_WORK TASK_. The job is to find each line of the records below that includes the word "btags" and copy it.

_TASK DATA_.
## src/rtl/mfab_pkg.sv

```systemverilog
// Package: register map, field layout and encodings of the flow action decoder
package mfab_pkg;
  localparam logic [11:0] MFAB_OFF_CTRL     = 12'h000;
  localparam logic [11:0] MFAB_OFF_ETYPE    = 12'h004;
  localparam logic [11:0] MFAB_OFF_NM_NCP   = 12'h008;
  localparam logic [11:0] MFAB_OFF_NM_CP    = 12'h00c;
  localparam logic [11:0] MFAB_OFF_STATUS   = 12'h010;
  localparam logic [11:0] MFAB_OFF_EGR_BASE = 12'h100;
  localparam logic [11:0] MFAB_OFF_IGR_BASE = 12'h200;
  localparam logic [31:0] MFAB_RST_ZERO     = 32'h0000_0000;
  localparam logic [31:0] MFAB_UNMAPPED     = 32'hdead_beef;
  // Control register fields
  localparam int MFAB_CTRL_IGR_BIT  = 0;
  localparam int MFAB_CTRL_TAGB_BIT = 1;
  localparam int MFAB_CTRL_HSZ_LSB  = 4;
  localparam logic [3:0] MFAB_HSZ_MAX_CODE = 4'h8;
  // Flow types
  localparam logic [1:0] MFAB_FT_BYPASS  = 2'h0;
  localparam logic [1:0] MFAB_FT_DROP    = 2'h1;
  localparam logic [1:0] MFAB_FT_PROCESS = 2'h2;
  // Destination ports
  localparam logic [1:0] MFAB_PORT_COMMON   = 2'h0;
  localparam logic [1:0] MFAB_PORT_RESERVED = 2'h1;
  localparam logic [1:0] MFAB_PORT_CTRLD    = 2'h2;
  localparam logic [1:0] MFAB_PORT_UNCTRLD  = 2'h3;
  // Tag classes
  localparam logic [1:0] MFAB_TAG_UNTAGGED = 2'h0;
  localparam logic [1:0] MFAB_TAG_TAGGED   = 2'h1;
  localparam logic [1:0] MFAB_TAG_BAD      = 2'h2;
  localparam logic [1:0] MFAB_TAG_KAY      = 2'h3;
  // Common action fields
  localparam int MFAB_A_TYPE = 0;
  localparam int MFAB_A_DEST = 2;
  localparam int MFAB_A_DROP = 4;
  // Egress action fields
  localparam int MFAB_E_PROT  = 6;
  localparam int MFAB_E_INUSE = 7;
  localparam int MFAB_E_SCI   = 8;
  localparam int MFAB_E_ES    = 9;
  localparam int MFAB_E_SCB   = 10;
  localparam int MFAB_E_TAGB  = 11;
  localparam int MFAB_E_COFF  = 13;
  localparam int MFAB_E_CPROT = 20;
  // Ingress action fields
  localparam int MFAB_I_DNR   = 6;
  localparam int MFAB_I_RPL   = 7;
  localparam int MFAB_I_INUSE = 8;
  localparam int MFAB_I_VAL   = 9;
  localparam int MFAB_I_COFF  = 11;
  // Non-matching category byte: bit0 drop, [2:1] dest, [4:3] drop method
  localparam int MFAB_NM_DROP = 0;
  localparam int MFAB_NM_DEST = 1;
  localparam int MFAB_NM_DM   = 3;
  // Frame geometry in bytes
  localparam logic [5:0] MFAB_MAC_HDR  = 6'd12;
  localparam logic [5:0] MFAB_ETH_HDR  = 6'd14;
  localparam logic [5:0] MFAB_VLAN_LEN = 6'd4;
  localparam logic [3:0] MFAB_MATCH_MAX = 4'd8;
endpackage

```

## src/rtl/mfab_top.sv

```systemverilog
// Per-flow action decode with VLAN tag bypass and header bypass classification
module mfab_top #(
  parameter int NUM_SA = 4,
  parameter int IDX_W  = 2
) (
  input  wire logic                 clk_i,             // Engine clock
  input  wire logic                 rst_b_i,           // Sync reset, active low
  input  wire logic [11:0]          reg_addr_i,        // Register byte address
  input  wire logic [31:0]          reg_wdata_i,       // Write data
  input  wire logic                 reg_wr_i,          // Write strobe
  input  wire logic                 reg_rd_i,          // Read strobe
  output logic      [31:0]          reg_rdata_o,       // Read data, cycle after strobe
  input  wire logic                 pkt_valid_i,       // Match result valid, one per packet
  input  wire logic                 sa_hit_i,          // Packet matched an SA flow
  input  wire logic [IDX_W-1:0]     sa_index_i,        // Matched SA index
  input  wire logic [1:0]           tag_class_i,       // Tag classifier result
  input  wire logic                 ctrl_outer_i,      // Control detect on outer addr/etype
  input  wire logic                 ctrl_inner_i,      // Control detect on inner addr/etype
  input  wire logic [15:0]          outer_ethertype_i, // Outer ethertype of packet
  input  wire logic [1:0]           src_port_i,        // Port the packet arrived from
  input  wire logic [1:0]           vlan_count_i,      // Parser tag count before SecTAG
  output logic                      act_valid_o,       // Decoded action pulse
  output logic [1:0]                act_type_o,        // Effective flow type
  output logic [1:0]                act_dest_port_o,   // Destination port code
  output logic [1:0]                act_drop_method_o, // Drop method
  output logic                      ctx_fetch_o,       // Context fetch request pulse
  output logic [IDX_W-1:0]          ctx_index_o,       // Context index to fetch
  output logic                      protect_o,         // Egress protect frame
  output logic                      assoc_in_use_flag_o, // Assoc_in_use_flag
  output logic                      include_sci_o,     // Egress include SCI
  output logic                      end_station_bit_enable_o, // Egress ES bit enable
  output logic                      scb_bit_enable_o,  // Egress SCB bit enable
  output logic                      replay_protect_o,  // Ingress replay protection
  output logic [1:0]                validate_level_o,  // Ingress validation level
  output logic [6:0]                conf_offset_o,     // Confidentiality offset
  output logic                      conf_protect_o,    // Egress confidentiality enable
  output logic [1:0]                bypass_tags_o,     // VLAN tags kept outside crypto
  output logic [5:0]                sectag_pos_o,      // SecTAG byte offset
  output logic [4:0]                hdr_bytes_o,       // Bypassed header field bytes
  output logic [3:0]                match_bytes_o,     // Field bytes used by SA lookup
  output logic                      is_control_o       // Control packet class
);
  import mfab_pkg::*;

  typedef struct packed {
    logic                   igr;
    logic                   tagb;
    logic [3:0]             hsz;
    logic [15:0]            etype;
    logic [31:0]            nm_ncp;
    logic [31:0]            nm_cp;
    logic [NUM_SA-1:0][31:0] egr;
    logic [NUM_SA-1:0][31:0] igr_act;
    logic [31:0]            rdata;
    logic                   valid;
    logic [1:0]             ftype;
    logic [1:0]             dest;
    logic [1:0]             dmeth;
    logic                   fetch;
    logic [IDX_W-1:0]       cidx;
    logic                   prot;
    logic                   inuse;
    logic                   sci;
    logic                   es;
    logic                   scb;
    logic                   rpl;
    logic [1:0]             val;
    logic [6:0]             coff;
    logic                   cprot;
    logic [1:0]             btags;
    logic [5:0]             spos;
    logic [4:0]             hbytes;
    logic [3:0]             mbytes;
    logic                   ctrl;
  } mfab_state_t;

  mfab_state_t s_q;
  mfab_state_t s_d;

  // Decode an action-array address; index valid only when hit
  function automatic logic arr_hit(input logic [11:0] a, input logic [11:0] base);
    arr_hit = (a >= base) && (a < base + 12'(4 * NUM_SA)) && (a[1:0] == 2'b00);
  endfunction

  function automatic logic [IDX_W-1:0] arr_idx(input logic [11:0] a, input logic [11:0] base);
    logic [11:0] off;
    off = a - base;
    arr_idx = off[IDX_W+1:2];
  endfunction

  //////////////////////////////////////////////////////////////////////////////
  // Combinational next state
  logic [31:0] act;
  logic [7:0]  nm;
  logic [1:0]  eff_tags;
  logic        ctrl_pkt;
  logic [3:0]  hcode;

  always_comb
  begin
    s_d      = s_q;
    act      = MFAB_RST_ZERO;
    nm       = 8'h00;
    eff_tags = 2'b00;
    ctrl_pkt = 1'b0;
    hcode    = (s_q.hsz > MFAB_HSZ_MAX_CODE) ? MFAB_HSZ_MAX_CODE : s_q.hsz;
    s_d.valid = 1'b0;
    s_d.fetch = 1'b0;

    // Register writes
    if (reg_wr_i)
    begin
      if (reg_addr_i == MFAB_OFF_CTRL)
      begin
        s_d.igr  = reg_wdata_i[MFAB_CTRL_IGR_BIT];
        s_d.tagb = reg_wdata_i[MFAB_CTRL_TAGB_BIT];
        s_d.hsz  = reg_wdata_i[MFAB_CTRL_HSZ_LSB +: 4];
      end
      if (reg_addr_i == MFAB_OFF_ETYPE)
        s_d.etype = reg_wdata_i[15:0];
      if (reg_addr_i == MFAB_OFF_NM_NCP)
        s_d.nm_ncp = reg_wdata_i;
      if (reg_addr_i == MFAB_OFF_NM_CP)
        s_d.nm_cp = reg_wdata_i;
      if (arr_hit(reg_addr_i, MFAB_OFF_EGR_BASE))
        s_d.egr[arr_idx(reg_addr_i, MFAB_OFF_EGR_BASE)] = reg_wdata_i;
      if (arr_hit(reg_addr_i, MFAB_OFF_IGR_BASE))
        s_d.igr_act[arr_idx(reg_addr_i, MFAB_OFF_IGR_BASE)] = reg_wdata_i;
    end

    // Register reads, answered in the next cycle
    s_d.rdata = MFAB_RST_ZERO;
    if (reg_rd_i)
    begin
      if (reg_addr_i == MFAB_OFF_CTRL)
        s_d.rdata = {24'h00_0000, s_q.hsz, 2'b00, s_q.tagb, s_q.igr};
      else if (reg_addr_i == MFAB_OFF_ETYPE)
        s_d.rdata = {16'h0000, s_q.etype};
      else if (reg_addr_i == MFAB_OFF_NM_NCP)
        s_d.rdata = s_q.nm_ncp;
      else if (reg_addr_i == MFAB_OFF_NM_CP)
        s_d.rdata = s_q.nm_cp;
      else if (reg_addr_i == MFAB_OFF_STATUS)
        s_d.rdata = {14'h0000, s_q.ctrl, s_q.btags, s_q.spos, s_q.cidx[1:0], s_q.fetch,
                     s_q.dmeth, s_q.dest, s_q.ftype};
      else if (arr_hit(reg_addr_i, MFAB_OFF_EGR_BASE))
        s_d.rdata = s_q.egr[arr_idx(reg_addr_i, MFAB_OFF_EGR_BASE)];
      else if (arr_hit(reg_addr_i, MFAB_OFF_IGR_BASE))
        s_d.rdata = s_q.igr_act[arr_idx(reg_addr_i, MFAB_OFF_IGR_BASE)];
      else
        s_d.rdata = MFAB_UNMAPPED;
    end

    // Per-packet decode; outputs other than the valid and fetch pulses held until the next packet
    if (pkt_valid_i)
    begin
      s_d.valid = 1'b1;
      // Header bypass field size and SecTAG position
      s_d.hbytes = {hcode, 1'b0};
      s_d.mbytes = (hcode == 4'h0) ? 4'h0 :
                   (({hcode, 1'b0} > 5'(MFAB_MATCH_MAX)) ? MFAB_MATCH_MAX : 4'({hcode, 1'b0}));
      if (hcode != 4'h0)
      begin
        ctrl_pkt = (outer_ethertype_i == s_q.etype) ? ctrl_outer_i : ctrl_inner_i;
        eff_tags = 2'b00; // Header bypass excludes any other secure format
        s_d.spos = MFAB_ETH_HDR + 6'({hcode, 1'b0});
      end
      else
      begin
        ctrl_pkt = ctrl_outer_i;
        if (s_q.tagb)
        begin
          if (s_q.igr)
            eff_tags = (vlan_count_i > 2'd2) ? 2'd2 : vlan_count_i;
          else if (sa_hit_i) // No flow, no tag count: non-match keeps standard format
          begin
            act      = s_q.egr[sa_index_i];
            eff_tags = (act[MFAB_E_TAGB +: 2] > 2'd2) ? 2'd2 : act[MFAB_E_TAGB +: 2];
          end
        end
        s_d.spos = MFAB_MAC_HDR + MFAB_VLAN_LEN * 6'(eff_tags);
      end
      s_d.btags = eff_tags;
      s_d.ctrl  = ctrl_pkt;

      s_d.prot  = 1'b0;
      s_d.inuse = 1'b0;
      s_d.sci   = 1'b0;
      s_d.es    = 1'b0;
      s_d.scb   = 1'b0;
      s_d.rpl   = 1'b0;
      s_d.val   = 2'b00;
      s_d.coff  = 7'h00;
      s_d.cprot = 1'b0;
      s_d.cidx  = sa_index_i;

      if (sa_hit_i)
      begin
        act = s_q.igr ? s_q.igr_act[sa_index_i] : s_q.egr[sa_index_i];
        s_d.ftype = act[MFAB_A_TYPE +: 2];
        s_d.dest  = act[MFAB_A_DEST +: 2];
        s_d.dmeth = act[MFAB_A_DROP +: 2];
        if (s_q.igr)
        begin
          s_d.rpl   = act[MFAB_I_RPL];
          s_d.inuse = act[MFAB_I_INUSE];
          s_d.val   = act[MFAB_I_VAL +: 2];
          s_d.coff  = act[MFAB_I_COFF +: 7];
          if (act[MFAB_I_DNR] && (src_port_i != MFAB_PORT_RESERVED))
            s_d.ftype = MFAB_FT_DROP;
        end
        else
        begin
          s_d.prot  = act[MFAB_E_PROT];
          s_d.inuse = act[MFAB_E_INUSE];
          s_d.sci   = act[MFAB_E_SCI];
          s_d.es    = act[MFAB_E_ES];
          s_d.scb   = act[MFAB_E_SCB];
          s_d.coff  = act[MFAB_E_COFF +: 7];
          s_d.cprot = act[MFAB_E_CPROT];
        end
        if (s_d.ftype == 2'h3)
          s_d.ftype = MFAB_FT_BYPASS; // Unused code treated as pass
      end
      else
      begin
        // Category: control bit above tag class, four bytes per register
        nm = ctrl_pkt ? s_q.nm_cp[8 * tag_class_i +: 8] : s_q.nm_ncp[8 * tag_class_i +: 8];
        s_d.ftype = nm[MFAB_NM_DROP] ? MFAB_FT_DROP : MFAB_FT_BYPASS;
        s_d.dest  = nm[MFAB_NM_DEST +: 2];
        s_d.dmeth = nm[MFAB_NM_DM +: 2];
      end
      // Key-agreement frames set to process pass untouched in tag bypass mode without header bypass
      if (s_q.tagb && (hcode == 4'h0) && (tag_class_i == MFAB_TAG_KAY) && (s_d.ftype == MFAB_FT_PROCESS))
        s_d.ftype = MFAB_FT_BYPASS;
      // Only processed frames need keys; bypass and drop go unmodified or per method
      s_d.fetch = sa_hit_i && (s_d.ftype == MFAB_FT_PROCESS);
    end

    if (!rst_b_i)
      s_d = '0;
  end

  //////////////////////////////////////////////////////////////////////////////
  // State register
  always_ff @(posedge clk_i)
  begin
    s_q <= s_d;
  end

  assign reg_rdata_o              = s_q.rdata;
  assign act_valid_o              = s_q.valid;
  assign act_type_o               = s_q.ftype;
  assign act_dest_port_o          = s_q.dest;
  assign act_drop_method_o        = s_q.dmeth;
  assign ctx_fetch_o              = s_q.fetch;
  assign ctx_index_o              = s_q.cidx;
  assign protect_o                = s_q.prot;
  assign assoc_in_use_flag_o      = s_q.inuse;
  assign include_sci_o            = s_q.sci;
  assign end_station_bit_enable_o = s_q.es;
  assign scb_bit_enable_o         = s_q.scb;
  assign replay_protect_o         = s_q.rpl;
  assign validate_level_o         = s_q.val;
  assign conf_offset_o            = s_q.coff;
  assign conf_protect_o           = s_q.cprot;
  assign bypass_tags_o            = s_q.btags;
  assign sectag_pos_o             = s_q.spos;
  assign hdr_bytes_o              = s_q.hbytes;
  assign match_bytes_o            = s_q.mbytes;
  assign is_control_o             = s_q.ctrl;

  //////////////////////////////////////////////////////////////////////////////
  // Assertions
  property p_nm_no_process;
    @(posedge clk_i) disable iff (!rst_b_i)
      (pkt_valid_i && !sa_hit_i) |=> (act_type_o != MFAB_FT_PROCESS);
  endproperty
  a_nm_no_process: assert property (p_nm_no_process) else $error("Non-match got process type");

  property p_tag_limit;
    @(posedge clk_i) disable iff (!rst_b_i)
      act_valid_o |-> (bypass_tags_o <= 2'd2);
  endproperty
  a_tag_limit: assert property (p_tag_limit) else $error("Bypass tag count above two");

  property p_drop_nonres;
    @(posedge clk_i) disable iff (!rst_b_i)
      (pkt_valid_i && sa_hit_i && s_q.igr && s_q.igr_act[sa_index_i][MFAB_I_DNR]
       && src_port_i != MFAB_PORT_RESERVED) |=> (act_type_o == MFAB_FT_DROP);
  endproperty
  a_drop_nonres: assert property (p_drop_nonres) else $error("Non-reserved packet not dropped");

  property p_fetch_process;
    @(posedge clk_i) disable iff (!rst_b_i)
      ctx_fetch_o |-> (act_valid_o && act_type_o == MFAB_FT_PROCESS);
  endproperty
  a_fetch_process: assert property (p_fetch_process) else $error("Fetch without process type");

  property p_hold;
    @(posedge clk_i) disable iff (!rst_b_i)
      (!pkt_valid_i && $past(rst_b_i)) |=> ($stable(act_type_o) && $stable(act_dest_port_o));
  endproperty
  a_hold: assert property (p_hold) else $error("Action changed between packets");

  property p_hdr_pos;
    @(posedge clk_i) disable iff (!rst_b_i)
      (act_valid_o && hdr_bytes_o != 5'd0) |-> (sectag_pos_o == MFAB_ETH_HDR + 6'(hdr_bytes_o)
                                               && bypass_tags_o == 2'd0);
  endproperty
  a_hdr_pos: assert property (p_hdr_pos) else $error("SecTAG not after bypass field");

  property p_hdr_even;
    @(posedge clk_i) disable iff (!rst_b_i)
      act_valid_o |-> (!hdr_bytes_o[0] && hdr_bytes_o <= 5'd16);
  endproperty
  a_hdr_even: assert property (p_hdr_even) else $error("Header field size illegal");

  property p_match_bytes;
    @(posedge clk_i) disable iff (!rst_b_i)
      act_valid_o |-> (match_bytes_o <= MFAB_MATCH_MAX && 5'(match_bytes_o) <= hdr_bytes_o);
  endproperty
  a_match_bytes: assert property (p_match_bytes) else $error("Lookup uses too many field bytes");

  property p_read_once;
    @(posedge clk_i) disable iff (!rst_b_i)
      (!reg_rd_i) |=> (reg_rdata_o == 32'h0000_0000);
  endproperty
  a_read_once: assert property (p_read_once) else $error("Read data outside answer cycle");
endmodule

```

_RESULT FOR THIS EXERCISE_.
    logic [1:0]             btags;
        s_d.rdata = {14'h0000, s_q.ctrl, s_q.btags, s_q.spos, s_q.cidx[1:0], s_q.fetch,
      s_d.btags = eff_tags;
  assign bypass_tags_o            = s_q.btags;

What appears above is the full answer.